Exercise —
For the entries below, repeat exactly each line starting with the one that contains "by 1-bit adder" and going on through the one that contains "# Worst setup path after synthesis (run 1)", and no others.

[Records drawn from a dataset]
## src/hw/rtl/tspr_pkg.sv

```systemverilog
`default_nettype none
package tspr_pkg;

  localparam int PoolSlotsDefault  = 128;
  localparam int QueueCountDefault = 4;

  localparam int ReqW    = 3;
  localparam int QidW    = 2;
  localparam int StatusW = 3;
  localparam int SlotW   = 7;
  localparam int CountW  = 8;

  typedef enum logic [ReqW-1:0] {
    REQ_SORTED   = 3'd0,
    REQ_NODUP    = 3'd1,
    REQ_WORD     = 3'd2,
    REQ_PUSH_HD  = 3'd3,
    REQ_PUSH_TL  = 3'd4,
    REQ_POP_HD   = 3'd5,
    REQ_POP_TL   = 3'd6,
    REQ_BAD      = 3'd7
  } req_t;

  typedef enum logic [StatusW-1:0] {
    ST_INSERTED = 3'd0,
    ST_REPLACED = 3'd1,
    ST_DROPPED  = 3'd2,
    ST_REMOVED  = 3'd3,
    ST_EMPTY    = 3'd4,
    ST_FULL     = 3'd5,
    ST_INVALID  = 3'd6,
    ST_SPARE    = 3'd7
  } status_t;

  // record payload kept per slot
  typedef struct packed {
    logic [15:0] rti_word;
    logic [15:0] fill_length;
    logic [7:0]  rti;
    logic [31:0] sclk;
  } rec_t;

  typedef enum logic [3:0] {
    S_IDLE,
    S_TOP,
    S_WALK_RD,
    S_WALK_CMP,
    S_POP_RD,
    S_POP_FIX,
    S_INS_FIX,
    S_REP_RD,
    S_REP_FIX,
    S_DONE
  } state_t;

endpackage
`default_nettype wire

```

## src/hw/rtl/tspr_free_stack.sv

```systemverilog
`default_nettype none
// free slot stack: memory filled by a sweep after reset, top cached
module tspr_free_stack #(
  parameter int PoolSlots = tspr_pkg::PoolSlotsDefault,
  parameter int IdxW      = $clog2(PoolSlots),
  parameter int CntW      = $clog2(PoolSlots + 1)
) (
  input  wire logic            clk,
  input  wire logic            rst,
  output      logic            ready,
  output      logic [CntW-1:0] count,
  output      logic [IdxW-1:0] top,
  input  wire logic            pop,
  input  wire logic            push,
  input  wire logic [IdxW-1:0] push_slot
);
  import tspr_pkg::*;

  logic [IdxW-1:0] mem [PoolSlots];
  logic [CntW-1:0] fill;
  logic            top_valid;
  logic [IdxW-1:0] rd_data;
  logic            rd_pend;

  assign ready = (fill == CntW'(PoolSlots)) && top_valid && !rd_pend;

  // init sweep, push/pop with refill of the cached top
  always_ff @(posedge clk) begin
    if (rst) begin
      fill      <= '0;
      count     <= CntW'(PoolSlots);
      top_valid <= 1'b0;
      rd_pend   <= 1'b0;
    end else begin
      rd_pend <= 1'b0;
      if (fill != CntW'(PoolSlots)) begin
        mem[fill[IdxW-1:0]] <= fill[IdxW-1:0];
        fill <= fill + CntW'(1);
        if (fill == CntW'(PoolSlots - 1)) begin
          top       <= fill[IdxW-1:0];
          top_valid <= 1'b1;
        end
      end else if (rd_pend) begin
        top <= rd_data;
      end else if (push && pop) begin
        // swap the top entry, count unchanged
        mem[IdxW'(count - CntW'(1))] <= push_slot;
        top <= push_slot;
      end else if (push && count < CntW'(PoolSlots)) begin
        mem[count[IdxW-1:0]] <= push_slot;
        top   <= push_slot;
        count <= count + CntW'(1);
      end else if (pop && count != '0) begin
        count <= count - CntW'(1);
        if (count > CntW'(1)) rd_pend <= 1'b1;
      end
    end
  end

  // entry below the top, ready as the new top after a pop
  always_ff @(posedge clk) begin
    rd_data <= mem[IdxW'(count - CntW'(2))];
  end
endmodule
`default_nettype wire

```

## config.mk

```make
export PLATFORM = sky130hd
export DESIGN_NAME = tspr_free_stack
export DESIGN_NICKNAME = d
export VERILOG_FILES = /design/src/hw/rtl/tspr_pkg.sv /design/src/hw/rtl/tspr_free_stack.sv
export SDC_FILE = /design/constraint.sdc
export NUM_CORES = 1
export LEC_CHECK = 0
export BUFFER_PORTS_ARGS = -buffer_cell sky130_fd_sc_hd__buf_2
export CAP_MARGIN = 0
export CORE_ASPECT_RATIO = 0.8
export CORE_MARGIN = 3
export CORE_UTILIZATION = 45
export CTS_BUF_LIST = sky130_fd_sc_hd__clkbuf_4
export DETAILED_ROUTE_END_ITERATION = 10
export GPL_TIMING_DRIVEN = 0
export PLACE_DENSITY = 0.62
export SYNTH_ARGS = -nofsm -noshare
export SYNTH_HDL_FRONTEND = slang
export SYNTH_SLANG_ARGS = --single-unit
```

## constraint.sdc

```tcl
create_clock -name clk -period 11.65 [get_ports clk]
set_input_delay 2.9125 -clock clk [delete_from_list [all_inputs] [get_ports clk]]
set_output_delay 2.9125 -clock clk [all_outputs]
set_load 0.005 [all_outputs]
```

# Word-level counts from Yosys, hierarchy flattened

Memories as Yosys holds them, arrays and structs flattened. A register that Yosys moved wholly into a read port is not among the register bits.
Index checks and enable logic that the tools add are counted.

Register bits after elaboration: 25
Latch bits: 0
Memory bits (writable): 896
ROM bits: 0
Output and inout bits: 16
Word-level logic and storage cells: 64
Memories: 1

Memories:

| memory | depth | bits a word | read ports | clocked after memory_dff | wr ports | line                  | source |
|---|---|---|---|---|---|---|---|
| mem    | 128   | 7           | 1          | 1                        | 1        | tspr_free_stack.sv:19 | `logic [IdxW-1:0] mem [PoolSlots];` |

Add/subtract/negate cells: 4
Multiply operators: 0
Divide/modulo/power cells: 0
Magnitude comparators: 2
Equal/unequal tests: 4
Shifts and indexed selects: 0
Multiplexer cells: 28
Bitwise gates (word level): 5
Reductions and logical operators: 15

Operators with widths:

| kind                                                                            | count |
|---|---|
| 7-bit two-way mux                                                               | 9 |
| 1-bit two-way mux                                                               | 17 |
| 8-bit by 1-bit adder with 8-bit output, second input constant                   | 2 |
| 8-bit two-way mux                                                               | 2 |
| 7-bit OR reduction                                                              | 2 |
| 8-bit by 7-bit == test with 1-bit output, second input constant                 | 1 |
| 8-bit == test, second input constant                                            | 1 |
| 8-bit by 1-bit greater-than comparator with 1-bit output, second input constant | 1 |
| 8-bit < comparator, second input constant                                       | 1 |
| 8-bit != test, second input constant                                            | 1 |
| 8-bit nonzero test                                                              | 1 |
| 8-bit by 1-bit subtractor with 8-bit output, second input constant              | 1 |
| 7-bit by 2-bit subtractor with 7-bit output, second input constant              | 1 |
| 6-bit OR reduction                                                              | 1 |
| 1-bit logical AND                                                               | 5 |
| 1-bit NOT                                                                       | 5 |
| 4-bit AND reduction                                                             | 1 |
| 4-bit nonzero test                                                              | 1 |
| 3-bit AND reduction                                                             | 1 |
| 2-bit by 1-bit != test with 1-bit output, second input constant                 | 1 |
| 2-bit AND reduction                                                             | 1 |
| 2-bit nonzero test                                                              | 1 |
| 1-bit zero test                                                                 | 1 |

# Depth between registers and ports, before layout

Gate-level depths: netlist (run 1).

Word-level depth: 10
Mapped depth: 15

# Worst setup path after synthesis (run 1)

Ideal clock, no wire load.

Path kind: input to register
Start point: input pop
End point: memory mem[0][0] (netlist bit), data pin
Library setup time: 1.197 ns
Data arrival time: 8.407 ns
Data required time: 10.453 ns
Setup slack: 2.047 ns
Stages: 4
Path through: nor2b_1 > nor4_4 > buf_4 > o21ai_0

Cells in the longest elaborated chain, start to end: 9
Elaborated cells on any way between the ends: 15
Those cells by class: mux (12); reduce/logical (3)

Ends and longest elaborated chain:

| element                                 | line                  | source |
|---|---|---|
| from (decl)                             | tspr_free_stack.sv:13 | `input wire logic pop,` |
| 1-bit logical AND *                     | tspr_free_stack.sv:45 | `end else if (push && pop) begin` |
| 1-bit two-way mux                       | tspr_free_stack.sv:45 |  |
| 1-bit two-way mux                       | tspr_free_stack.sv:43 | `end else if (rd_pend) begin` |
| 1-bit two-way mux                       | tspr_free_stack.sv:36 | `if (fill != CntW'(PoolSlots)) begin` |
| 1-bit two-way mux                       | tspr_free_stack.sv:29 | `if (rst) begin` |
| 1-bit two-way mux (not written as such) | tspr_free_stack.sv:47 | `mem[IdxW'(count - CntW'(1))] <= push_slot;` |
| 7-bit OR reduction (no line)            | --                    |  |
| 7-bit two-way mux (no line)             | --                    |  |
| 7-bit two-way mux (no line) *           | --                    |  |
| to (decl)                               | tspr_free_stack.sv:19 |  |

Mark *: on every way between the ends. The rest lies on a longest branch, timed or not.

# Worst setup path in the final report (run 1)

Start point: register count[1]
End point: memory mem[85][0] (netlist bit) (enable)

Cells in the longest elaborated chain, start to end: 10
Elaborated cells on any way between the ends: 13
Those cells by class: add/sub (1); order compare (1); mux (9); reduce/logical (2)

Ends and longest elaborated chain:

| element                                                                 | line                  | source |
|---|---|---|
| from (decl)                                                             | tspr_free_stack.sv:11 | `output logic [CntW-1:0] count,` |
| from (signal assigned)                                                  | tspr_free_stack.sv:31 | `count <= CntW'(PoolSlots);` |
| from (signal assigned)                                                  | tspr_free_stack.sv:52 | `count <= count + CntW'(1);` |
| from (signal assigned)                                                  | tspr_free_stack.sv:54 | `count <= count - CntW'(1);` |
| 8-bit < comparator                                                      | tspr_free_stack.sv:49 | `end else if (push && count < CntW'(PoolSlots)) begin` |
| 1-bit logical AND                                                       | tspr_free_stack.sv:49 |  |
| 1-bit two-way mux                                                       | tspr_free_stack.sv:49 |  |
| 1-bit two-way mux                                                       | tspr_free_stack.sv:45 |  |
| 1-bit two-way mux                                                       | tspr_free_stack.sv:43 |  |
| 1-bit two-way mux                                                       | tspr_free_stack.sv:36 |  |
| 1-bit two-way mux                                                       | tspr_free_stack.sv:29 |  |
| 1-bit two-way mux (not written as such)                                 | tspr_free_stack.sv:50 | `mem[count[IdxW-1:0]] <= push_slot;` |
| 7-bit OR reduction (no line)                                            | --                    |  |
| 7-bit two-way mux (no line) / 1-bit two-way mux (equally long branches) | --                    |  |

Several ways; a longest one is shown, not always the timed one.

==> results.md, run 1 <==
* Status: finished, final reports clean
* Total number of vias at 20300
* Post-Layout Inst Area at 41900 um^2
* Vias per cell at 5.96
* Worst hold path class: flip-flop to flip-flop
* Seq. cell area at 27600 um^2
* Place WS at 4270 ps
* Library cells used by synthesis at 73
* Antenna violations before repair at 4
* RSZ-0062 raised after global routing: no
* Count of pins over their slew limit at 0
* Share of cells above drive strength 1 at 0.332
* Die height at 264 um
* Async S/R FF share, synth at 0
* Seq cells post-synth at 928
* Critical path class: flip-flop to flip-flop
* DRT Pass-1 Iters at 5
* FF-to-FF End: mem[85][0]$_DFFE_PP_
* Core area at 81500 um^2
* Final setup violation count at 0
* First-pass GRT wire length at 140000 um
* Drt drc at 0
* Crit Path Max Fanout at 10
* Row count at 93
* H-tree depth at 4
* Largest family of logic cells by synthesized area: multiplexers
* Worst-Skew Late Latency at 1080 ps
* Nets@finish at 2174
* Post-CTS resize count at 0
* Cell taking the most area after synthesis: edfxtp_1
* Syn nets at 1915
* CTS Buffer Depth at 3
* IO Pins at 27
* Crit path time final at 7390 ps
* Vias in the first global route at 20400
* Slew @ Worst Pin at 1320 ps
* WHS Endpoint: top_valid$_SDFFE_PP0P_
* Slew HR at 0.122
* Final cell count without fillers at 3398
* Ys flop type: edfxtp_1
* Setup Skew at 63.3 ps
* Power Density at 149 nW/um^2
* LEAKAGE at 13.1 nW
* Largest net degree at the start of global routing at 95
* CTS clock-pin slew for the worst setup and hold paths at 70 ps
* Placed cells at 3028
* R2R Setup Slk at 4260 ps
* Share of the synthesized area in the top cell type at 0.725
* Overall Global Routing Usage at 0.225
* Grt ovf at 0
* Synth Warn # at 0
* Syn Std Cell Area at 37400 um^2
* Die Width at 328 um
* Num Clock Sinks at 928
* Final hold violation count at 0
* # Max-Cap Violations at 0
* Cells on Worst Hold Path at 2
* Setup WS post-layout at 4260 ps
* DRT Wirelength at 95700 um
* Reg2Reg Depth at 14
* Area growth syn-to-layout at 12.0%
* Sequential area share after synthesis at 0.738
* Hold slack final at 471 ps
* Port-buffer cells at 26
* Placed cell areas at 39300 um^2
* VDD IR max at 118 uV
* Total CTS buffers at 215
* Clock root buffer: clkbuf_4
* Post-route antenna net violation count at 0
* Area of the multi-input gates at 9320 um^2
* XOR/XNOR Fraction of Synth Area at 0.00328
* Iter 0 DRT Violations at 2692
* Crit. End Element: flip-flop
* Synthesized area per cell at 19.7 um^2
* Number of flops mapped to enable cells by yosys at 903
* Max Freq at 135 MHz
* Mux share of post-synthesis cell area at 0.163
* HPWL Detailed at 64900 um
* Fill cells at 6603
* Post-Synth Simple-Gate Area at 0.0473
* Req. time, crit path at 12280 ps
* Startpoint type of the worst setup path: flip-flop
* Post-CTS setup buffers at 0
* Hold_buf cts at 0
* Synth Area in Adders at 0.00301
* R2r startpoint: count[1]$_SDFFE_PP0P_
* TritonCTS clock tree: yes
* Synth Area in Compound Gates at 0.0295
* Final period util at 0.635
* Synth Instances at 1895
* Top cells by area, synth: edfxtp_1 72%, mux4_2 13%, mux2_2 1.9%
* Worst Hold Launch: top_valid$_SDFFE_PP0P_
* Die area at 86700 um^2
* GP Congestion at 0.949
* WL per Instance at 28.2 um
* Crit path DAT at 8030 ps
* Initial core utilization at 0.459
## routing by layer
metal / GRT usage / share of wire
met3: 0.0667 / 0.10
met2: 0.315 / 0.44
met1: 0.339 / 0.43
met5: 0 / 0.00015
met4: 0.0714 / 0.024
## synth_stat cells (8+ instances only)
| master | number |
|---|---|
| clkbuf_1 | 47 |
| buf_1 | 10 |
| nand3b_1 | 10 |
| a21oi_1 | 25 |
| o21ai_0 | 25 |
| mux2_2 | 64 |
| mux4_2 | 224 |
| inv_1 | 11 |
| buf_2 | 51 |
| nor2b_1 | 24 |
| nor4_1 | 9 |
| ha_1 | 9 |
| mux2i_1 | 34 |
| nand2_1 | 29 |
| o22ai_1 | 32 |
| a211oi_1 | 13 |
| dfxtp_1 | 25 |
| nand3_1 | 33 |
| nor3_1 | 44 |
| or3_1 | 13 |
| nor2_1 | 121 |
| edfxtp_1 | 903 |
| xnor2_1 | 8 |
## through the flow
step                      power [mW]  TNS [ps]   util
after CTS                       6.28         0  0.514
final                           6.23         0  0.515
after detailed placement        3.82         0  0.483
after floorplan                 3.78         0      -
after global routing            6.48         0  0.515
after global placement          3.83  -1093810  0.478
## state kept, by name, indices dropped and copies added (netlist names)
signal,cells
fill,8
rd_pend,1
rd_data,7
top,7
count,8
mem,896
top_valid,1
## worst max-delay path, cell delays in order, from the launching register on
cell	delay, ps
dfxtp_1	420
buf_6	190
buf_2	390
buf_2	440
buf_2	510
buf_1	730
inv_1	300
ha_1	290
a21boi_0	600
nand2_1	310
a21bo_2	300
a211oi_2	820
nand2_2	350
buf_2	320
nor3_1	1000
## worst max path at each step
| stage | startpoint | to | slack, ps | cells past startpoint |
|---|---|---|---|---|
| 4_1_cts | count[1]$_SDFFE_PP0P_ | mem[65][1]$_DFFE_PP_ | 4280 | 14 |
| 3_3_place_gp | pop | mem[60][1]$_DFFE_PP_ | -4700 | 5 |
| 2_1_floorplan | pop | mem[0][0]$_DFFE_PP_ | 2050 | 4 |
| 3_5_place_dp | count[1]$_SDFFE_PP0P_ | mem[65][4]$_DFFE_PP_ | 4270 | 14 |
| 6_report | count[1]$_SDFFE_PP0P_ | mem[85][0]$_DFFE_PP_ | 4260 | 14 |
| 5_1_grt | count[1]$_SDFFE_PP0P_ | mem[85][5]$_DFFE_PP_ | 3950 | 14 |
## power by group
| part | switching (mW) | leakage (nW) | internal, mW | total (mW) |
|---|---|---|---|---|
| logic | 0.0773 | 3.06 | 0.0222 | 0.0995 |
| clock network | 1.24 | 1.55 | 1.24 | 2.48 |
| registers | 0.00266 | 8.53 | 3.65 | 3.65 |
## final cells by class
cell class,count,area share
plain buffers,118,0.0132
flip-flops and latches,928,0.659
clock inverters,44,0.00463
well taps,1092,0.0326
clock buffers,318,0.0569
repair buffers,42,0.0103
inverters,11,0.000985
multi-input cells,838,0.222
diodes,7,0.000418
## cells by family after synthesis
family | after synthesis
adders and majority gates | 9
and+or+nand+nor | 333
xor gates and xnor gates | 14
muxes | 322
DFF | 928
AOI/OAI and AO/OA | 160
buffers and inverters | 129
## cells in the final DEF, fill, tap and decap left out, types with 9 or more instances in the layout
cell,Yosys,layout
nor3_1,44,40
a211oi_1,13,13
nand2_1,29,28
o22ai_1,32,32
nor2_1,121,121
edfxtp_1,903,903
dfxtp_1,25,25
clkbuf_4,0,318
buf_2,51,77
clkinv_1,0,33
a21oi_1,25,25
nor4_2,7,11
or3_1,13,13
ha_1,9,9
nand3_1,33,33
clkbuf_1,47,47
nor2b_1,24,24
nand3b_1,10,10
o21ai_0,25,23
inv_1,11,11
buf_4,7,12
mux2i_1,34,34
mux4_2,224,224
mux2_2,64,64
buf_1,10,10
(Power assumes the default switching activity.)
==> inputs of run 2 (changes only) <==
==> constraint.sdc (replaced) <==
create_clock -name clk -period 7.1 [get_ports clk]
set_input_delay 1.775 -clock clk [delete_from_list [all_inputs] [get_ports clk]]
set_output_delay 1.775 -clock clk [all_outputs]
set_load 0.005 [all_outputs]
==> run 2 against run 1 <==
  * Utilization up 0.075 points
  * Maximum frequency up 7.9%
  * Clock skew down 8.7 ps
  * Worst hold slack worse by 0.83 ps
  * First-iteration DRC count down 4.9%
  * Global-route usage about the same
  * Wire length up 0.21%
  * Clock-buffer cell count unchanged
  * Cell area up 0.15%
  * Worst setup slack worse by 4000 ps
  * The flow now finishes with violations (max-capacitance violations, max-slew violations)
  * Clock power up 64%
  * Largest cell class unchanged
  * Die area unchanged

Task output —
| 8-bit by 1-bit adder with 8-bit output, second input constant                   | 2 |
| 8-bit two-way mux                                                               | 2 |
| 7-bit OR reduction                                                              | 2 |
| 8-bit by 7-bit == test with 1-bit output, second input constant                 | 1 |
| 8-bit == test, second input constant                                            | 1 |
| 8-bit by 1-bit greater-than comparator with 1-bit output, second input constant | 1 |
| 8-bit < comparator, second input constant                                       | 1 |
| 8-bit != test, second input constant                                            | 1 |
| 8-bit nonzero test                                                              | 1 |
| 8-bit by 1-bit subtractor with 8-bit output, second input constant              | 1 |
| 7-bit by 2-bit subtractor with 7-bit output, second input constant              | 1 |
| 6-bit OR reduction                                                              | 1 |
| 1-bit logical AND                                                               | 5 |
| 1-bit NOT                                                                       | 5 |
| 4-bit AND reduction                                                             | 1 |
| 4-bit nonzero test                                                              | 1 |
| 3-bit AND reduction                                                             | 1 |
| 2-bit by 1-bit != test with 1-bit output, second input constant                 | 1 |
| 2-bit AND reduction                                                             | 1 |
| 2-bit nonzero test                                                              | 1 |
| 1-bit zero test                                                                 | 1 |

# Depth between registers and ports, before layout

Gate-level depths: netlist (run 1).

Word-level depth: 10
Mapped depth: 15

# Worst setup path after synthesis (run 1)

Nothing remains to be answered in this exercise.